Oral HPV infection more common in men

A new study published in the Journal of the American Medical Association has shown that 10.1% of American men are infected with oral HPV, compared to only 3.6% of women. People with oral HPV infections are 50 times more likely to get oral cancer than people who do not have HPV.

Oral cancers have significantly increased over the last three decades in several countries and HPV has been directly implicated as the underlying cause, according to a Sapa report.

The study

To collect their date, researchers had 5579 participants do a 30-second oral rinse test at a mobile examination centre. Oral HPV was found to be more prevalent among people who had more lifetime or recent sex partners, and was also more frequent in current smokers, heavy alcohol drinkers and among former and current marijuana (dagga) users.

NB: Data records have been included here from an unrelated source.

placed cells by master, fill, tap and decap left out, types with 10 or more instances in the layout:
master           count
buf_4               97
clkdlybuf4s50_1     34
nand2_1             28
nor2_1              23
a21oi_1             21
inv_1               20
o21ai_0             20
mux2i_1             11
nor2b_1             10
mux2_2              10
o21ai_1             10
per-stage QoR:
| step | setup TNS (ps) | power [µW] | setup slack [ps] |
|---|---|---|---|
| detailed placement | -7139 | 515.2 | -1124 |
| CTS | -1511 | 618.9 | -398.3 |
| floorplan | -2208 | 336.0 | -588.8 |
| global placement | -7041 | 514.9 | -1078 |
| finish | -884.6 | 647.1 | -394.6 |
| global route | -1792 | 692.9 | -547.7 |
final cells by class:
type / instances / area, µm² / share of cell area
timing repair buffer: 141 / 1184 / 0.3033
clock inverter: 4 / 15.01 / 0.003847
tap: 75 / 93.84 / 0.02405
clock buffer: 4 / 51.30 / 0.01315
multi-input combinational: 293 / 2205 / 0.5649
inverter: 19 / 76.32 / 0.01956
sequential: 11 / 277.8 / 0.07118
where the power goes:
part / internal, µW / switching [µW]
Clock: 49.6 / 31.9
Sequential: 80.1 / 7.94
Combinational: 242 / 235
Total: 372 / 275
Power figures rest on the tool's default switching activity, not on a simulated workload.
`timescale 1ns / 1ps
module kpgGen(a, b, out);
    input a;
    input b;
	 wire w1, w2;
	 output [1:0] out;
	 xor(w1,a,b);
	 and(w2,a,b);
	assign out[1] = w1;
	assign out[0] = ~w1 & w2;
	 endmodule
`timescale 1ns / 1ps
module sum16bit(a,b,kIn,sum); 
	input [15:0] a;
	input [15:0] b;
	input [1:0] kIn;
	wire [16:0] sumwire;
	output  [16:0]sum;
	wire [1:0] kpgIn [16:0];
	wire [1:0] wl1 [16:0];  
	wire [1:0] wl2 [16:0];  
	wire [1:0] wl3 [16:0];  
	wire [1:0] wl4 [16:0];  
	wire [1:0] kpgOut[22:0];
	wire [16:0] temp;
	assign kpgIn [0] = kIn;	
	generate
		genvar i;
		for(i =0;i<16; i = i + 1)
		begin
			kpgGen gen(a[i],b[i],kpgIn[i+1]);
		end
		for(i=0;i<16;i = i +1)
		begin
			kpgCmp cmp(kpgIn[i+1],kpgIn[i],wl1[i+1]);
		end
		for(i=0;i<15;i = i +1)
		begin
			kpgCmp cmp(wl1[i+2],wl1[i],wl2[i+2]);
		end
		for(i=0;i<13;i = i +1)
		begin
			kpgCmp cmp(wl2[i+4],wl2[i],wl3[i+4]);
		end
		for(i=0;i<9;i = i +1)
		begin
			kpgCmp cmp(wl3[i+8],wl3[i],wl4[i+8]);
		end
	endgenerate
    assign wl1[0] = kpgIn[0];
    assign wl2[0] = wl1[0];
	assign wl2[1] = wl1[1];
    assign wl3[0] = wl2[0];
	assign wl3[1] = wl2[1];
	assign wl3[2] = wl2[2];
	assign wl3[3] = wl2[3];
	generate
		for(i=0 ;i<8;i= i+1)
		begin
		assign wl4[i] = wl3[i];
		end
		endgenerate
	kpgCmp l12(wl1[2],wl1[0],wl2[2]);
	kpgCmp l231(wl2[4],wl2[0],wl3[4]);
	kpgCmp l232(wl2[5],wl2[1],wl3[5]);
	kpgCmp l341(wl3[8],wl3[0],wl4[8]);
	kpgCmp l342(wl3[9],wl3[1],wl4[9]);
	kpgCmp l343(wl3[10],wl3[2],wl4[10]);
	kpgCmp l344(wl3[11],wl3[3],wl4[11]);
    assign kpgOut[16]= wl4[16];
	assign kpgOut[15]= wl4[15];
	assign kpgOut[14]= wl4[14];
	assign kpgOut[13]= wl4[13];
	assign kpgOut[12]= wl4[12];
	assign kpgOut[11]= wl4[11];
	assign kpgOut[10]= wl4[10];
	assign kpgOut[9]= wl4[9];
	assign kpgOut[8]= wl4[8];
	assign kpgOut[7]= wl4[7];
	assign kpgOut[6]= wl4[6];
	assign kpgOut[5]= wl4[5];
	assign kpgOut[4]= wl4[4];
	assign kpgOut[3]= wl4[3];
	assign kpgOut[2]= wl4[2];
	assign kpgOut[1]= wl4[1];
	assign kpgOut[0]= wl4[0];
	generate 
    genvar j;
	for(j=0;j<16;j=j+1)
		begin
			assign temp[j] = kpgOut[j][0]|kpgOut[j][1];
			assign sum[j]  = a[j]^b[j]^temp[j];
		end
	 assign sum[16] = kpgOut[16][0] | kpgOut[16][1];
    endgenerate
	endmodule
==> flow/design.v <==
`timescale 1ns / 1ps
module fifo #(
    parameter data_width = 32,
    parameter fifo_depth = 16
)(
    input wire clk,
    input wire reset,
    input wire wr_en,
    input wire rd_en,
    input wire [data_width-1:0] wr_data,
    output reg [data_width-1:0] rd_data,
    output reg empty,
    output reg full
);
reg [data_width-1:0] mem [0:fifo_depth-1];
reg [3:0] wr_ptr, rd_ptr, cnt;
always @(posedge clk) begin
    if (reset) wr_ptr <= 0;
    else if (wr_en && !full) begin
        mem[wr_ptr] <= wr_data;
        wr_ptr <= (wr_ptr + 1) % fifo_depth;
    end
end
always @(posedge clk) begin
    if (reset) begin
        rd_ptr <= 0;
        rd_data <= 0;
    end else if (rd_en && !empty) begin
        rd_data <= mem[rd_ptr];
        rd_ptr <= (rd_ptr + 1) % fifo_depth;
    end
end
always @(posedge clk) begin
    if (reset) begin
        cnt <= 0;
        empty <= 1;
        full <= 0;
    end else begin
        case ({wr_en && !full, rd_en && !empty})
            2'b10: cnt <= cnt + 1;
            2'b01: cnt <= cnt - 1;
        endcase
        empty <= (cnt == 0);
        full  <= (cnt == fifo_depth);
    end
end
endmodule
==> flow/run.sh <==
#!/bin/bash
# OpenROAD 26Q1-2900-gdf79404cd8, Yosys 0.63+post, stock flow scripts
make -C /OpenROAD-flow-scripts/flow DESIGN_CONFIG=/design/flow/config.mk WORK_HOME=/design/flow/orfs finish
==> flow/config.mk <==
export PLATFORM = sky130hd
export DESIGN_NAME = fifo
export DESIGN_NICKNAME = fifo
export VERILOG_FILES = /design/flow/design.v
export SDC_FILE = /design/flow/constraint.sdc
export NUM_CORES = 4
export LEC_CHECK = 1
export CORE_UTILIZATION = 40
==> flow/constraint.sdc <==
current_design fifo

set clk_period 16.7
set clk_io_pct 0.2

create_clock -name clk0 -period $clk_period [get_ports {clk}]

set non_clock_inputs [all_inputs -no_clocks]
set_input_delay [expr $clk_period * $clk_io_pct] -clock clk0 $non_clock_inputs
set_output_delay [expr $clk_period * $clk_io_pct] -clock clk0 [all_outputs]
==> flow_summary.yaml <==
# generated from flow reports
power:
  combPwrFrac: 0.065
  power.leakage_nw: 7.42
  worst_ir_drop_vdd_uv: 73.6
  power.sequential.fraction: 0.528
  total_switching_power_w: 0.000608
  power_per_cell_area_nw_per_um2: 121
  power.share.clock: 0.407
  p_int_w: 0.00235
  switching_share: 0.206
  totalPowerFinal_w: 0.00295
synth:
  xor_share: 0.00374
  synth-edff-count: 512
  syn_inst: 954
  synth_top_flop_cell: "sky130_fd_sc_hd__edfxtp_1"
  synth-async-reset-ratio: 0
  synth_flop_count: 557
  synth.yosys.num_cells: 954
  compound_area_frac: 0.0241
  synth.yosys.seq_area_share: 0.773
  synthTopCellsByCount: "sky130_fd_sc_hd__edfxtp_1 (512), sky130_fd_sc_hd__mux4_2 (126), sky130_fd_sc_hd__mux2i_1 (69)"
  simple_gate_share: 0.0135
  ys_sh_mux: 0.168
  synthAdderAreaFrac: 0.00475
  topCombFamilyByArea: "multiplexers"
  netlist_area_um2: 21100
  synthesis.yosys.warnings: 1
  post_synth.cell_area_avg_um2: 22.1
  synth_top_area_share: 0.730
  ys_area_um2: 21100
  post_synth_num_cell_types: 35
  top_cells_by_area: "sky130_fd_sc_hd__edfxtp_1 (73%), sky130_fd_sc_hd__mux4_2 (13%), sky130_fd_sc_hd__dfxtp_1 (4.3%)"
  count_leader_synth: "sky130_fd_sc_hd__edfxtp_1"
  synth.largest_area_cell: "sky130_fd_sc_hd__edfxtp_1"
floorplanning:
  row_count: 83
  chip_area_um2: 53600
  floorplan.io_pins: 70
  die_h_um: 231
  core_area_um2: 51700
  die_x_um: 231
  initial_utilization: 0.407
clocking:
  cts.repair.resized: 0
  clock_insertion_delay_worst_skew_ns: 0.60
  max-clock-path-buffers: 3
  cts.sink_count: 557
  ctsHoldBuffers: 0
  postCtsSetupBuffers: 0
  htree_levels: 2
  cts_made_buffers: 55
  cts.clk_slew.worst_paths_ns: 0.06
  cts_tree: "built"
  clock-root-buffer: "sky130_fd_sc_hd__clkbuf_16"
critical_path:
  critical_path.startpoint_type: "input port"
  timing.critical_path.to_type: "register"
  critical_path.max_fanout: 18
  crit_path_start: "reset"
  reg_to_reg_critical_path_startpoint: "rd_ptr[2]"
  timing.critical_path.required_ns: 16.96
  worst-setup-path-type: "input port to register"
  cp.arrival_ns: 5.69
placed_design:
  globalplace.congestion: 0.808
  dp.final_hpwl_um: 25900
  buffer_ports.inserted: 68
  post-place-ws_ns: 10.66
  dpl.cell_count: 1677
sta:
  report.final.slew_viol_count: 0
  unrepaired_setup_endpoints_after_global_routing: "no"
  max_freq_ghz: 0.184
  timing.max_slew.rel_slack: 0.532
  worst_slack_ns: 11.26
  finalHoldViolCount: 0
  finalCritPeriodShare: 0.326
  fin_tns_setup_ns: 0
  report.final.setup_viol: 0
  fin_worst_skew_ns: 0.0211
  worst-slew-pin-transition_ns: 0.699
  finalCriticalPeriod_ns: 5.44
routing:
  detail_route.vias_per_cell: 5.31
  dr_total_vias: 9433
  drt_wl_total_um: 43900
  num_antenna_cells: 0
  drc: 0
  dr.pass1.iters: 4
  wl_per_cell_um: 24.7
  detail_route.iter0.violations: 658
  postRouteAntennaNets: 0
layout:
  logic_area_um2: 4540
  nFillCells: 4227
  areaGrowthSynthToFinish_pct: 15.6
  area.sequential_um2: 16300
  fraction_of_layout_instances_using_a_drive_strength_above_1: 0.233
  final_cells: 1777
global_route:
  antenna_found_initial: 0
  grtUsageTotal: 0.188
  total_global_routing_overflow: 0
  global_route_wire_length_before_repair_um: 66600
  grt_start_max_net_pins: 75
  grt_pass1_vias: 10400
run:
  tool_warnings: 29
  drv_cap: 0
run_status:
  run_status: "finished clean"
hold_path:
  holdCritStartpoint: "rd_data[19]"
  hold_path_class: "register to register"
==> worst paths after layout <==
check / slack, ns / to / cells past startpoint
hold / removal: 0.47 / rd_data[19] / 2
hold reg to reg: 0.47 / rd_data[19] / 2
setup / recovery: 11.26 / mem[3][12] / 4
setup reg to reg: 13.81 / rd_data[11] / 5
==> critical path, cell delays in order <==
cell	delay [ns]
sky130_fd_sc_hd__clkdlybuf4s50_1	0.77
sky130_fd_sc_hd__nor4_1	0.61
sky130_fd_sc_hd__and2_2	0.55
sky130_fd_sc_hd__buf_4	0.40
==> registers in the layout (all words and copies together) (netlist names) <==
name     flops
empty        1
rd_ptr       4
rd_data     32
mem        512
cnt          4
wr_ptr       4
==> cells by family (layout without fill, tap and decap cells) <==
kind of cell | Yosys count | in the layout
other cells | 1 | 1
fa+ha+maj | 8 | 8
mux | 195 | 195
simple gates | 54 | 54
buf+inv | 56 | 199
flops | 557 | 557
compound gates | 74 | 74
xor+xnor | 9 | 9
==> per-stage QoR <==
stage | util | hold slack, ns | area (um^2)
3_3_place_gp | 0.437 | 0.461 | 22600
2_1_floorplan | - | 0.424 | 21100
5_1_grt | 0.471 | 0.499 | 24300
4_1_cts | 0.471 | 0.484 | 24300
6_report | 0.471 | 0.474 | 24300
3_5_place_dp | 0.437 | 0.469 | 22600
==> area by class of cell <==
type | instances | area share
Timing Repair Buffer | 95 | 0.0368
Clock inverter | 31 | 0.0113
Tap cell | 680 | 0.0349
Multi-Input combinational cell | 341 | 0.186
Clock buffer | 69 | 0.0611
Sequential cell | 557 | 0.669
Inverter | 4 | 0.000617
==> metal layers <==
metal | vias up | share of wire | GRT usage
met4 | 0 | 0.024 | 0.0373
met5 | - | 0 | 0
met1 | 4807 | 0.36 | 0.252
met2 | 389 | 0.52 | 0.300
li1 | 4173 | - | -
met3 | 64 | 0.10 | 0.0889
==> power groups by stage <==
stage | Combinational, W | Sequential (W) | Clock (W)
after global routing | 0.000210 | 0.00156 | 0.00129
after CTS | 0.000199 | 0.00156 | 0.00123
final | 0.000192 | 0.00156 | 0.00120
==> cell usage in the layout (no fill, tap or decap), types with 2 or more instances in the layout <==
cell / count
sky130_fd_sc_hd__edfxtp_1: 512
sky130_fd_sc_hd__mux4_2: 126
sky130_fd_sc_hd__mux2i_1: 69
sky130_fd_sc_hd__clkdlybuf4s50_1: 68
sky130_fd_sc_hd__clkbuf_16: 55
sky130_fd_sc_hd__dfxtp_1: 42
sky130_fd_sc_hd__a2bb2oi_1: 31
sky130_fd_sc_hd__o21ai_1: 31
sky130_fd_sc_hd__buf_4: 26
sky130_fd_sc_hd__nor2_1: 16
sky130_fd_sc_hd__and2_2: 16
sky130_fd_sc_hd__clkinv_2: 13
sky130_fd_sc_hd__clkinv_1: 11
sky130_fd_sc_hd__ha_1: 8
sky130_fd_sc_hd__clkbuf_1: 8
sky130_fd_sc_hd__xor2_1: 6
sky130_fd_sc_hd__clkbuf_8: 6
sky130_fd_sc_hd__nor2b_1: 5
sky130_fd_sc_hd__bufinv_16: 5
sky130_fd_sc_hd__inv_1: 4
sky130_fd_sc_hd__nand2_1: 4
sky130_fd_sc_hd__xnor2_1: 3
sky130_fd_sc_hd__a21oi_1: 3
sky130_fd_sc_hd__o21ai_0: 3
sky130_fd_sc_hd__dfxtp_4: 3
sky130_fd_sc_hd__and3_1: 2
sky130_fd_sc_hd__nand3_1: 2
sky130_fd_sc_hd__inv_6: 2
No activity file was given, so power comes from the tool's default toggle rates.
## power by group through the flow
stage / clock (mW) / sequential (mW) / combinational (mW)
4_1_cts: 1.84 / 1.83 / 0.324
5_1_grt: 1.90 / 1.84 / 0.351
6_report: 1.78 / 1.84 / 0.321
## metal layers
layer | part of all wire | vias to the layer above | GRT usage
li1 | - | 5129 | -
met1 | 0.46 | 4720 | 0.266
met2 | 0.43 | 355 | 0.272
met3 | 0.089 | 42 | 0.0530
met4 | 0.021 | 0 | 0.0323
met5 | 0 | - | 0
module async_trap_and_reset (async_sig, outclk, out_sync_sig, auto_reset, reset);
input async_sig, outclk, auto_reset, reset;
output out_sync_sig;
reg async_trap, sync1, sync2;
reg actual_auto_reset_signal;
wire actual_async_sig_reset;
wire auto_reset_signal =  auto_reset && sync2;
assign actual_async_sig_reset = actual_auto_reset_signal || (!reset);
assign out_sync_sig = sync2;
always @ (posedge async_sig or posedge actual_async_sig_reset)
begin
	 if (actual_async_sig_reset)
	 	async_trap <= 1'b0;
	 else
	 	async_trap <= 1'b1;
end
always @ (posedge outclk or negedge reset)
begin
	 if (~reset)
	 begin
	 	  sync1 <= 1'b0;
		  sync2 <= 1'b0;
	 end else
	 begin
	 	  sync1 <= async_trap;
		  sync2 <= async_trap;
	 end
end
always @ (negedge outclk or negedge reset)
begin
	if (~reset)
		 actual_auto_reset_signal <= 1'b0;
	else
		 actual_auto_reset_signal <= auto_reset_signal;
end
endmodule
==> ./run.sh <==
#!/bin/bash
# OpenROAD 26Q1-2900-gdf79404cd8, Yosys 0.63+post, stock flow scripts
make -C /OpenROAD-flow-scripts/flow DESIGN_CONFIG=/design/flow/config.mk WORK_HOME=/design/flow/orfs finish
==> ./config.mk <==
export PLATFORM = sky130hd
export DESIGN_NAME = main_top
export DESIGN_NICKNAME = main_top
export VERILOG_FILES = /design/flow/design.v
export SDC_FILE = /design/flow/constraint.sdc
export NUM_CORES = 4
export LEC_CHECK = 1
export CORE_UTILIZATION = 30
==> ./constraint.sdc <==
current_design main_top

set clk_period 1.0
set clk_io_pct 0.2

create_clock -name clk0 -period $clk_period [get_ports {CLKCPU_A}]
create_clock -name clk1 -period $clk_period [get_ports {DS20}]
create_clock -name clk2 -period $clk_period [get_ports {SPI_CK}]

set non_clock_inputs [all_inputs -no_clocks]
set_input_delay [expr $clk_period * $clk_io_pct] -clock clk0 $non_clock_inputs
set_output_delay [expr $clk_period * $clk_io_pct] -clock clk0 [all_outputs]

The findings shed more light on a growing epidemic of HPV-linked head and neck cancers which are expected to eclipse cervical cancer cases by 2020, and could warrant clinical trials of an HPV vaccine against oral lesions, the study authors said in a Sapa report. Currently the HPV vaccine is recommended for girls and boys as early as age nine and 10 to prevent cervical and anal cancers.

Sexual link

Lead author, Maura Gillison of the Ohio State University Comprehensive Cancer Centre in the US, said the data suggests that a sexual link is likely the cause of the oral HPV infections that researchers saw.

“Taken together, these data indicate that transmission by casual, non-sexual contact is likely to be unusual,” she wrote, urging more study in this area to establish what researchers call the “natural history” of a disease.

The study was funded in part by the pharmaceutical giant Merck, which makes a vaccine against HPV.